Basis for infinite-dimensional vector spaces Let $V$ be a vector space over a field $D$, and $U \subseteq V$ a subset.
Prove that the following are equivalent:


*

*For each $v \in V - \{0\}$ there exist unique $n \in \mathbb{N}$ and $u_1,...,u_n \in U$ pairwise disjoint and $k_1,...,k_n \in K  - \{0\}$ such that $v = \sum_{i=1}^{n}{k_i u_i}$

*$U$ is a maximal set of vectors linearly indipendent.
The fact that the second implies the first is obvious: my problem is regarding the opposite implication.
 A: If $\sum a_iu_i=0$ with $a_i\neq0$ then the representations in $1.$ would not be unique because $$v=\sum k_iu_i=\sum(k_i+a_i)u_i$$
Therefore $U$ are linearly independent.
If you add $v\neq0$ to the collection $u$, then $0=\sum k_iu_i-v$ is a non-trivial linear combination of $U\cup\{v\}$ that is equal to zero.

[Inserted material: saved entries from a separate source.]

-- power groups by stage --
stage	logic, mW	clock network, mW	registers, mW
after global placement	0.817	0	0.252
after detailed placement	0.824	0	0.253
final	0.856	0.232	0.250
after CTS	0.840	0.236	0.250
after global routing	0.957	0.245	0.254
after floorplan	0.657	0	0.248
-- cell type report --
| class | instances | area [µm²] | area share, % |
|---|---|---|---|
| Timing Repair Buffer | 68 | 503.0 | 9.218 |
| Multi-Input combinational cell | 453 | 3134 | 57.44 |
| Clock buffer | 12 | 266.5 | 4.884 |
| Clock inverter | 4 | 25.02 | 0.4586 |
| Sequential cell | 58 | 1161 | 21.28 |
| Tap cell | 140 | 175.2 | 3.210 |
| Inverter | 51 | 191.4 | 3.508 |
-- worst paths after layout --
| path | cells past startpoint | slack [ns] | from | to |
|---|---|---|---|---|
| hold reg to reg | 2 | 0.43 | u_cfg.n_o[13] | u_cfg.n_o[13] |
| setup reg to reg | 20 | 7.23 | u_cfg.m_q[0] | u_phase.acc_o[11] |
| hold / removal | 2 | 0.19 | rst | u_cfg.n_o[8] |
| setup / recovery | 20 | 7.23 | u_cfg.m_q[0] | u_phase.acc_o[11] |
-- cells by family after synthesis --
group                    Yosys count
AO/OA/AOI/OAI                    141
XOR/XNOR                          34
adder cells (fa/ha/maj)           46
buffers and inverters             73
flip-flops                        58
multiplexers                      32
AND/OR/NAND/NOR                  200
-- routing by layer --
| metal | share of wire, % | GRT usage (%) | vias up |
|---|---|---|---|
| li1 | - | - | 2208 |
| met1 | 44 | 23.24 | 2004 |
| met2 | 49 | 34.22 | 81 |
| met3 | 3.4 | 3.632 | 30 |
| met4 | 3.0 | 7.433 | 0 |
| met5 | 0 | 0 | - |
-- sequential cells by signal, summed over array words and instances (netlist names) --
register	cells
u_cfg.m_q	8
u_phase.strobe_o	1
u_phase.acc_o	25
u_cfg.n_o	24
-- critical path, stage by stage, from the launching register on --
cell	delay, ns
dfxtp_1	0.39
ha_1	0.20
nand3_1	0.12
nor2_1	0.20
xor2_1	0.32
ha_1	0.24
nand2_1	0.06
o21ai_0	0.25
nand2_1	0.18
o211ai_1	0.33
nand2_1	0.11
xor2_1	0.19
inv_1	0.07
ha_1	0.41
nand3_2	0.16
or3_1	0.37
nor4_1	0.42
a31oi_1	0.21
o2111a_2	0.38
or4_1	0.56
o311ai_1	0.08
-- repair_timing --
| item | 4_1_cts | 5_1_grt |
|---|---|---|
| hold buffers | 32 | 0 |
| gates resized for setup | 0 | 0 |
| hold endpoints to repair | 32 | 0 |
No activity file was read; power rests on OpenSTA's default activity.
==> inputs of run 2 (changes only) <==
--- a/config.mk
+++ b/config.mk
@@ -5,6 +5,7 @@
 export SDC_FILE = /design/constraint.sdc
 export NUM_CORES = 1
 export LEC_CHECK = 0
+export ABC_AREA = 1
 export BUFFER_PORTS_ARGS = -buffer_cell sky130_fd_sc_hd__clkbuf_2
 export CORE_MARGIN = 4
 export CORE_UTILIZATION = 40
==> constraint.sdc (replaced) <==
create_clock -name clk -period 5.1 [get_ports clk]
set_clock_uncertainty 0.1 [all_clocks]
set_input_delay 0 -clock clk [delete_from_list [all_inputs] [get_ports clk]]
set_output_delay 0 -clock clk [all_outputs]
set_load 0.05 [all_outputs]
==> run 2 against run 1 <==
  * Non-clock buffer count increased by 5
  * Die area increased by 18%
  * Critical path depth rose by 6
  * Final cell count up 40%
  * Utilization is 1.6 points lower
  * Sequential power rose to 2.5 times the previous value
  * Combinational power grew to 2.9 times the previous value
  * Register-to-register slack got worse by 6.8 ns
## config.mk

```make
export PLATFORM = sky130hd
export DESIGN_NAME = rc_ramp_adc
export DESIGN_NICKNAME = d
export VERILOG_FILES = /design/src/rtl/rcadc_pkg.sv /design/src/rtl/rcadc_sync.sv /design/src/rtl/rcadc_tick.sv /design/src/rtl/rcadc_seq.sv /design/src/rtl/rc_ramp_adc.sv
export SDC_FILE = /design/constraint.sdc
export NUM_CORES = 1
export LEC_CHECK = 0
export BUFFER_PORTS_ARGS = -buffer_cell sky130_fd_sc_hd__buf_4
export CORE_AREA = 2 2 66 68
export CTS_CLUSTER_DIAMETER = 100
export DETAILED_ROUTE_END_ITERATION = 10
export DIE_AREA = 0 0 68 70
export PLACE_DENSITY = 0.66
export SETUP_SLACK_MARGIN = 0.3
export SYNTH_ARGS = -nofsm -noshare
export SYNTH_HDL_FRONTEND = slang
export SYNTH_SLANG_ARGS = --single-unit
export TNS_END_PERCENT = 30
```

## constraint.sdc

```tcl
create_clock -name clk -period 2.25 [get_ports clk]
set_clock_uncertainty 0.2 [all_clocks]
set_input_delay 0.1125 -clock clk [delete_from_list [all_inputs] [get_ports clk]]
set_output_delay 0.1125 -clock clk [all_outputs]
set_load 0.01 [all_outputs]
```
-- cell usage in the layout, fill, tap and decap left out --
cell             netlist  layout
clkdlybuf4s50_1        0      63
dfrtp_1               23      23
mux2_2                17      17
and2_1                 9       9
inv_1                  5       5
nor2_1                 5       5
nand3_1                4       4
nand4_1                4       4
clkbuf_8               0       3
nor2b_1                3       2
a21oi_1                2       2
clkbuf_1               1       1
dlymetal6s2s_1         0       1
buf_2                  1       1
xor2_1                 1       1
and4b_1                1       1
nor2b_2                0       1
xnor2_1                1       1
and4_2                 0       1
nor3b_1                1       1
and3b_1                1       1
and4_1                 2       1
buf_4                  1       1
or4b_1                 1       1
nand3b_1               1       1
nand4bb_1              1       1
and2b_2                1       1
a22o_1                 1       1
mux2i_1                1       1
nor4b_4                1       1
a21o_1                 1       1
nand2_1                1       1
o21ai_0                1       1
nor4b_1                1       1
[src/rtl/seg_xlate_pkg.sv]
package seg_xlate_pkg;
    localparam int NUM_SEG = 4;
    localparam int SEG_IDX_W = $clog2(NUM_SEG);
    localparam int BASE_W = 14;
    localparam int LEN_W = 18;
    localparam int FAULT_W = 4;

    typedef struct packed {
        logic [BASE_W-1:0] base;
        logic [LEN_W-1:0]  len;
    } origin_t;

    typedef enum logic [FAULT_W-1:0] {
        FLT_NONE  = 4'd0,
        FLT_ALIGN = 4'd3,
        FLT_LIMIT = 4'd7
    } fault_e;
endpackage

[src/rtl/seg_origin_bank.sv]
module seg_origin_bank
    import seg_xlate_pkg::*;
(
    input  logic                          clk,
    input  logic                          rst_n,
    input  logic                          wr_en,
    input  logic                          wr_auto,
    input  logic [SEG_IDX_W-1:0]          wr_idx,
    input  logic [31:0]                   wr_data,
    output origin_t [NUM_SEG-1:0]         org_o
);
    origin_t [NUM_SEG-1:0] org_d, org_q;
    origin_t                prev_seg;
    origin_t                wr_word;

    always_comb begin
        org_d    = org_q;
        prev_seg = org_q[wr_idx - SEG_IDX_W'(1)];
        wr_word  = origin_t'(wr_data);
        if (wr_auto) begin
            wr_word.base = (wr_idx == '0) ? '0
                         : BASE_W'(prev_seg.base + BASE_W'(prev_seg.len));
        end
        if (wr_idx == '0) begin
            wr_word.base = '0;
        end
        if (wr_en) begin
            org_d[wr_idx] = wr_word;
        end
    end

    always_ff @(posedge clk) begin
        if (!rst_n) org_q <= '0;
        else        org_q <= org_d;
    end

    assign org_o = org_q;

    assert_code_base_R2: assert property (@(posedge clk) disable iff (!rst_n)
        (wr_en && wr_idx == '0) |=> (org_q[0].base == '0));

    assert_chain_base_R3: assert property (@(posedge clk) disable iff (!rst_n)
        (wr_en && wr_auto && wr_idx != '0) |=>
        (org_q[$past(wr_idx)].base ==
         $past(BASE_W'(org_q[wr_idx - SEG_IDX_W'(1)].base
                     + BASE_W'(org_q[wr_idx - SEG_IDX_W'(1)].len)))));
endmodule

[src/rtl/seg_fault_check.sv]
module seg_fault_check
    import seg_xlate_pkg::*;
#(
    parameter int ADDR_W = 14,
    parameter int DISP_W = 12
) (
    input  origin_t              org,
    input  logic [DISP_W-1:0]    disp,
    input  logic                 word_acc,
    output logic [ADDR_W-1:0]    addr,
    output logic [FAULT_W-1:0]   fault
);
    logic over_limit;
    logic misaligned;

    always_comb begin
        addr       = ADDR_W'(org.base) + ADDR_W'(disp);
        over_limit = (LEN_W'(disp) >= org.len);
        misaligned = word_acc && (addr[1:0] != 2'b00);
        if (over_limit)      fault = FLT_LIMIT;
        else if (misaligned) fault = FLT_ALIGN;
        else                 fault = FLT_NONE;
    end
endmodule
===== config.mk =====
export PLATFORM = sky130hd
export DESIGN_NAME = uas_splitter
export DESIGN_NICKNAME = d
export VERILOG_FILES = /design/src/rtl/uas_pkg.sv /design/src/rtl/uas_planner.sv /design/src/rtl/uas_addr_step.sv /design/src/rtl/uas_lane_steer.sv /design/src/rtl/uas_splitter.sv
export SDC_FILE = /design/constraint.sdc
export NUM_CORES = 1
export LEC_CHECK = 0
export ABC_AREA = 1
export BUFFER_PORTS_ARGS = -buffer_cell sky130_fd_sc_hd__buf_4
export CAP_MARGIN = 20
export CORE_MARGIN = 2
export CORE_UTILIZATION = 45
export CTS_CLUSTER_SIZE = 30
export DETAILED_ROUTE_END_ITERATION = 8
export GPL_TIMING_DRIVEN = 0
export PLACE_DENSITY_LB_ADDON = 0.25
export SKIP_CTS_REPAIR_TIMING = 1
export SYNTH_ARGS = -nofsm -noshare
export SYNTH_HDL_FRONTEND = slang
export SYNTH_HIERARCHICAL = 1
export SYNTH_SLANG_ARGS = --single-unit

===== constraint.sdc =====
create_clock -name clk -period 5.63 [get_ports clk]
set_clock_uncertainty 0.15 [all_clocks]
set_input_delay 0.2815 -clock clk [delete_from_list [all_inputs] [get_ports clk]]
set_output_delay 0.2815 -clock clk [all_outputs]
set_load 0.05 [all_outputs]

Therefore you can't enlarge $U$ without making it linearly dependent.
A: You need to prove that $U$ is linearly independent, and that it is maximal (that is, it has no linearly independent proper superset).
For the first one, assume that $U$ is not linearly independent -- that is, there is a nontrivial linear relation. With a bit of shifting around you should be able to find a $v$ such that the combination of $n$ and $u_1,\ldots,u_n$ is not unique (as assumed).
For the second, assume that $W$ is a proper superset of $U$. Choose $v\in W\setminus U$, and apply the hypothesis about $U$ to this $v$. This will give you a nontrivial linear relation in $W$, so $W$ is not linearly independent.